President Clinton spoke by telephone with King Fahd on Saturday to discuss "how seriously we view the situation", a White House spokesman said yesterday. Mr Clinton told King Fahd "we would continue to consult with him closely as we consider what to do," the spokesman said.

"We are now talking about a substantial strike," the US Secretary of State, Ms Madeleine Albright, said yesterday. "There are those people who have said, `Is it going to be a pinprick?' The answer is a resounding `No'."

Asked on the CBS programme, Face the Nation, if a threatened US air strike would be substantial, sustained and heavy, she replied, "It will be all those things," if diplomacy failed.
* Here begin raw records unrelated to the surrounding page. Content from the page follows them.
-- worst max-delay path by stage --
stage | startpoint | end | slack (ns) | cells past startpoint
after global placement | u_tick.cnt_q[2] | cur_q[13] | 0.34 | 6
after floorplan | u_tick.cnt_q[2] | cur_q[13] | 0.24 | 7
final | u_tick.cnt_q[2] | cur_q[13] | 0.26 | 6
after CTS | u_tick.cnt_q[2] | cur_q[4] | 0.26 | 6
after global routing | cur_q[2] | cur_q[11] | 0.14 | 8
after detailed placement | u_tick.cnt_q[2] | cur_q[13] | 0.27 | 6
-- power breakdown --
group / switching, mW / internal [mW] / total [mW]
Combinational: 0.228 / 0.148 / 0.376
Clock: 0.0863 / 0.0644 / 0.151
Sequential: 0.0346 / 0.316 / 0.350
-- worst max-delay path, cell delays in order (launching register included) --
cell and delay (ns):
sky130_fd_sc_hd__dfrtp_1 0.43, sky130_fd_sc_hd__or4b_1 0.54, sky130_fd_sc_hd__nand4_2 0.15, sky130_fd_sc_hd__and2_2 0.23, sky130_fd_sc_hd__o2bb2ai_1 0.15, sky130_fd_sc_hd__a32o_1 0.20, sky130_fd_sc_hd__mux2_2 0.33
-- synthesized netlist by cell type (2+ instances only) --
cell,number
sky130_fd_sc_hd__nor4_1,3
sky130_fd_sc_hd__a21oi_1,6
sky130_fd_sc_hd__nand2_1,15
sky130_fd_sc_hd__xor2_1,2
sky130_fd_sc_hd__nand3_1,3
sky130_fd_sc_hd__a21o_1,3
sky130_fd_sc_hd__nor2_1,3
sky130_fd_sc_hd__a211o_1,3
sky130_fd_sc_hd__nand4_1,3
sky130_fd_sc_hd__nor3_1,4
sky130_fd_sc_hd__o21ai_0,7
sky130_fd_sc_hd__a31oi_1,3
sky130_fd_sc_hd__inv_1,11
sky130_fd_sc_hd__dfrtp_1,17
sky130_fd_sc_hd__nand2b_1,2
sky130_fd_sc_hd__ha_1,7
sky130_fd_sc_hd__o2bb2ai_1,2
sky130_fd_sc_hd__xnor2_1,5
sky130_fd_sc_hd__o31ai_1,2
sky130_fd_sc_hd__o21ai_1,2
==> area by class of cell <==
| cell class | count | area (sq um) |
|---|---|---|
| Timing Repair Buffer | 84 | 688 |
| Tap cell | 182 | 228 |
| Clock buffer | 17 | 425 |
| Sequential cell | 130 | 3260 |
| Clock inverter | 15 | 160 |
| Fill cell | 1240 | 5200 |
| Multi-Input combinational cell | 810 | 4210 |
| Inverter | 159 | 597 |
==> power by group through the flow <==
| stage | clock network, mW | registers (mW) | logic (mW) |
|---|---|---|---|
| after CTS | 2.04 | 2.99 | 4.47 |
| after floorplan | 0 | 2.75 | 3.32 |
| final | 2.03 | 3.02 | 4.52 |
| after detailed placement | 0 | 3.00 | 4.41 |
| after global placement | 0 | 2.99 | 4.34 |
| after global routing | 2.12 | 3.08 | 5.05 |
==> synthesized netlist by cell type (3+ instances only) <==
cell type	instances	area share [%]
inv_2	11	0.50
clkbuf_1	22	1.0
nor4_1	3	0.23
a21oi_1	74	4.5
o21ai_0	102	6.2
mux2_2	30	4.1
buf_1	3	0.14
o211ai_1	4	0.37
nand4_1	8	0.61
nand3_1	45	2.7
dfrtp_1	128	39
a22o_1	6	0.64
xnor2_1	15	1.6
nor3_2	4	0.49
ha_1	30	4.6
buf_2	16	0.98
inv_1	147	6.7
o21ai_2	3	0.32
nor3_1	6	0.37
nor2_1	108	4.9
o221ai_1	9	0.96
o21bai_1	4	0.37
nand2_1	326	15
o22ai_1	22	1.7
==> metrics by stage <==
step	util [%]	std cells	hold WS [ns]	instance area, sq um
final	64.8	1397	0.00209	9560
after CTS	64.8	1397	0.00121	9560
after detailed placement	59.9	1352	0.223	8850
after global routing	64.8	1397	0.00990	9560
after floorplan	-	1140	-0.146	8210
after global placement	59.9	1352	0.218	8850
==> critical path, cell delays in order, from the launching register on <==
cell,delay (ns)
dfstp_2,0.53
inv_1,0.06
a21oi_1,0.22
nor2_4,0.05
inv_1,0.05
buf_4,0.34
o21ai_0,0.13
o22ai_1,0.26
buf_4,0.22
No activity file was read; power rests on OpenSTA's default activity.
The English-language paper, Arab News, yesterday quoted the Saudi Defence Minister, Prince Sultan, as saying: "We'll not agree and we are against striking Iraq as a people and as a nation."

Ms Albright, when asked how much time Mr Saddam had left, said: "It's not days and it's not months - it's in the weeks category. We want to make sure that we have explored all the diplomatic options."

The US ambassador to the UN, Mr Bill Richardson, played down opposition to the use of force by UN Security Council members France, Russia and China.

"There's a little daylight between us and those (countries) you mentioned, but we think in the end we can narrow those differences," he said.

Later, on the CNN programme, Late Edition, Mr Richardson said the US believes France is "going to be with us" in the end if diplomacy failed.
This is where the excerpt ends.